Assim que a porta rangeu com Thomas abrindo ela, Nana correu latindo alto para recebê-lo. Pude ouvir a alegria dele pela recepção de nossa cadela babona e sorri continuando a tocar. Como sempre, seu perfume inundou a casa antes que seu tom de voz suave, de barítono, enchesse o lugar. E eu me alegrei ainda mais quando senti suas mãos dançarem pelos meus ombros, fazendo uma breve massagem.

— Olá, meu amor — ele me abraçou por trás enquanto seus lábios encontraram minha bochecha, depositando um beijo suave e muito rápido.

Pausei as notas no piano automaticamente e ao sentir a maciez de sua pele conforme meus dedos deslizavam pelos músculos definidos de seus braços, fortes. 

— Essa chuva atrapalhou um pouco — ele disse, calmo. 

— Imaginei. Precisamos começar as reformas dessa casa ou você irá me encontrar soterrado aqui dentro algum dia desses — sua risada era reconfortante.

— Daremos um jeito nisso em breve, tudo bem? — minha mão conseguiu alcançar sua nuca, puxando seu pescoço até que encontrasse seus lábios molhados.

— Eu senti saudades — sussurrei tomando fôlego.  

— Também senti — ele proferiu de volta para mim — Tenho que voltar ou voltar somente na quarta-feira. Teremos o feriado e o começo da semana juntos — disse.

— Isso é bom — isso soou como sussurro.

Seu beijo calmo demonstrava sua saudade. Era incrível a forma como Thomas atuava sobre meu corpo. Sendo cauteloso e voraz em simultâneo. Fazendo com que eu me apaixonasse por ele diariamente. Seu jeito tranquilo e calmo se adequá perfeitamente com o meu jeito às vezes um pouco estourado. Até sua família se parecia com a minha. Com relação à harmonia, devo ressaltar, pois, ao invés de ter dois irmãos malucos como eu, Thomas tinha apenas um irmão mais novo, Peter. Seus pais, vindos de uma linhagem simples, agora viviam no Canadá. No entanto, esses eu ainda não havia encontrado.   
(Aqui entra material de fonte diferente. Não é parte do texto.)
`config.mk`:
```
export PLATFORM = sky130hd
export DESIGN_NAME = inst_fetch_flat
export DESIGN_NICKNAME = d
export VERILOG_FILES = /design/src/rtl/inst_fetch_if.sv /design/src/rtl/inst_fetch.sv /design/src/flat_wrapper.sv
export SDC_FILE = /design/constraint.sdc
export NUM_CORES = 1
export LEC_CHECK = 0
export BUFFER_PORTS_ARGS = -buffer_cell sky130_fd_sc_hd__clkbuf_2
export CAP_MARGIN = 10
export CORE_MARGIN = 2
export CORE_UTILIZATION = 45
export DETAILED_ROUTE_END_ITERATION = 10
export GPL_TIMING_DRIVEN = 0
export PLACE_DENSITY = 0.74
export SLEW_MARGIN = 20
export SYNTH_ARGS = -nofsm -noshare
export SYNTH_HDL_FRONTEND = slang
export SYNTH_SLANG_ARGS = --single-unit
```
`constraint.sdc`:
```
create_clock -name clk -period 5.99 [get_ports clk]
set_clock_uncertainty 0.1 [all_clocks]
set_input_delay 1.4975 -clock clk [delete_from_list [all_inputs] [get_ports clk]]
set_output_delay 1.4975 -clock clk [all_outputs]
set_load 0.01 [all_outputs]
```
Aquele certo medo ia e vinha conforme o tempo. Eu sabia que deveria ser sincero com ele, pois ele sempre era comigo. Já estávamos construindo uma vida juntos. Porém, o medo dele ir embora crescia com a coragem, diminuindo ela a nada depois de um tempo.

Para mim, nossa paixão era tão enlouquecedora e forte — não que eu duvidasse desse amor, mas, tão diferente seria sua vida ao meu lado. Que talvez ele não suportasse ficar.    
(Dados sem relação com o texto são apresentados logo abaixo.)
File: src/rtl/hazard_controller_muldiv_tracker.sv
// Tracks occupancy of the multi-cycle mul/div unit after an issue from EX.
// Latency: busy for MULDIV_LAT cycles starting the cycle after issue; done pulses in the last one.
// Backpressure: none here; the top level stalls ID while busy, so issue during busy never occurs.
module muldiv_tracker
    import hazard_pkg::*;
#(
    parameter int MULDIV_LAT = 4
) (
    input  logic clk,
    input  logic reset,
    input  logic MulDiv_EX,
    output logic muldiv_busy,
    output logic muldiv_done
);

    md_state_t  state_q, state_d;
    logic [3:0] cnt_q, cnt_d;

    // Next-state: load the latency on issue, count down while busy, return to idle after cnt==1.
    always_comb begin
        state_d = state_q;
        cnt_d   = cnt_q;
        case (state_q)
            IDLE: begin
                if (MulDiv_EX) begin
                    state_d = BUSY;
                    cnt_d   = 4'(MULDIV_LAT);
                end
            end
            BUSY: begin
                // A second issue while busy is ignored: no reload.
                cnt_d = cnt_q - 4'd1;
                if (cnt_q == 4'd1) begin
                    state_d = IDLE;
                end
            end
            default: begin
                state_d = IDLE;
                cnt_d   = 4'd0;
            end
        endcase
    end

    // State and down-counter registers; reset abandons any operation in flight.
    always_ff @(posedge clk) begin
        if (reset) begin
            state_q <= IDLE;
            cnt_q   <= 4'd0;
        end else begin
            state_q <= state_d;
            cnt_q   <= cnt_d;
        end
    end

    assign muldiv_busy = (state_q == BUSY);
    // Suppressed during reset so an abandoned operation never reports completion.
    assign muldiv_done = muldiv_busy && (cnt_q == 4'd1) && !reset;

    // The ID-stage mdstall must keep a second mul/div from reaching EX while busy.
    a_no_issue_while_busy: assert property (@(posedge clk) disable iff (reset)
        !(MulDiv_EX && state_q == BUSY));

endmodule

File: src/rtl/hazard_controller.sv
// Stall/flush generation for load-use, ID-branch and mul/div hazards, plus a stall-cycle counter.
// Latency: all stall/flush outputs are combinational (zero cycles); stall_cycles updates the edge after.
// Backpressure: a stall holds F/D and bubbles E, and always overrides a branch/jump flush of D.
module hazard_controller
    import hazard_pkg::*;
#(
    parameter int MULDIV_LAT = 4,
    parameter int CNT_W      = 16
) (
    input  logic             clk,
    input  logic             reset,
    input  logic [4:0]       Rs_ID,
    input  logic [4:0]       Rt_ID,
    input  logic [4:0]       writereg_EX,
    input  logic [4:0]       writereg_M,
    input  logic             RegWrite_EX,
    input  logic             MemtoReg_EX,
    input  logic             MemtoReg_M,
    input  logic             Branch_ID,
    input  logic             PCSrc_ID,
    input  logic             Jump_ID,
    input  logic             MulDiv_ID,
    input  logic             MulDiv_EX,
    input  logic             HiLoRead_ID,
    output logic             Stall_F,
    output logic             Stall_D,
    output logic             Flush_D,
    output logic             Flush_E,
    output hz_cause_t        stall_cause,
    output logic             muldiv_busy,
    output logic             muldiv_done,
    output logic [CNT_W-1:0] stall_cycles
);

    logic             ex_hits_id, m_hits_id;
    logic             lwstall, brstall, mdstall, stall;
    logic [CNT_W-1:0] stall_cycles_q, stall_cycles_d;

    muldiv_tracker #(
        .MULDIV_LAT (MULDIV_LAT)
    ) u_muldiv_tracker (
        .clk         (clk),
        .reset       (reset),
        .MulDiv_EX   (MulDiv_EX),
        .muldiv_busy (muldiv_busy),
        .muldiv_done (muldiv_done)
    );

    // Hazard detection and cause priority; everything is forced quiet while reset is held.
    always_comb begin
        ex_hits_id = (writereg_EX != REG_ZERO) &&
                     ((writereg_EX == Rs_ID) || (writereg_EX == Rt_ID));
        m_hits_id  = (writereg_M != REG_ZERO) &&
                     ((writereg_M == Rs_ID) || (writereg_M == Rt_ID));

        lwstall = !reset && MemtoReg_EX && ex_hits_id;
        brstall = !reset && Branch_ID &&
                  ((RegWrite_EX && ex_hits_id) || (MemtoReg_M && m_hits_id));
        mdstall = !reset && (MulDiv_ID || HiLoRead_ID) && (muldiv_busy || MulDiv_EX);
        stall   = lwstall || brstall || mdstall;

        stall_cause = NONE;
        if (lwstall) begin
            stall_cause = LOAD_USE;
        end else if (brstall) begin
            stall_cause = BRANCH;
        end else if (mdstall) begin
            stall_cause = MULDIV;
        end
    end

    assign Stall_F = stall;
    assign Stall_D = stall;
    assign Flush_E = stall;
    // A stalled branch is re-evaluated next cycle, so it must not flush yet.
    assign Flush_D = !reset && (PCSrc_ID || Jump_ID) && !stall;

    // Saturating increment: holds at all-ones instead of wrapping.
    always_comb begin
        stall_cycles_d = stall_cycles_q;
        if (stall && !(&stall_cycles_q)) begin
            stall_cycles_d = stall_cycles_q + CNT_W'(1);
        end
    end

    // Stall-cycle counter register.
    always_ff @(posedge clk) begin
        if (reset) begin
            stall_cycles_q <= '0;
        end else begin
            stall_cycles_q <= stall_cycles_d;
        end
    end

    assign stall_cycles = stall_cycles_q;

endmodule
O final daquela noite chegou com ambos deitados na cama. Posicionado de barriga para cima, eu observava seu lindo rosto, aconchegado a ele, enquanto Thomas assistia seu programa preferido na TV — Football Night in América. Ele se mantinha quase que na mesma posição que eu, mas, com um dos joelhos flexionados junto ao corpo. Entrelacei nossas mãos e olhando para o teto eu respirei bem fundo e então falei de uma vez.

— Eu preciso te contar uma coisa, Thomas — falei em um tom suave, respirando profundamente.

— Hum? — seus olhos se mantiveram na televisão, concentrado  

— Faz algum tempo que eu quero te contar, que eu tenho… Tenho AIDS, Thomas — eu não respirei depois que falei isso.

Para mim, foi como se o mundo tivesse se alargado, como uma mola elástica e não houvesse voltado mais. Thomas ficou em silêncio, sem responder e eu até mesmo duvidei se ele havia mesmo escutado o que eu disse. Eu não teria coragem de dizer aquilo de novo. Disso eu tinha certeza. Forcei-me a voltar a respirar quando senti ele puxar nossas mãos, entrelaçadas, ao encontro do seu peito.   

— Tudo bem — foi o que ele disse.    

— Tudo bem? — questionei um tanto na dúvida se ele havia mesmo escutado o que eu disse ou se a televisão estava mais interessante para que ele assim tivesse absorvido minhas palavras.  

— Sim — falou de forma natural outra vez.

Thomas ainda não havia olhado para mim, mas apesar de ainda olhar para frente, percebi que seus olhos não estavam mais na TV. No entanto, fiquei apreensivo à medida que ouvia suas doces palavras.   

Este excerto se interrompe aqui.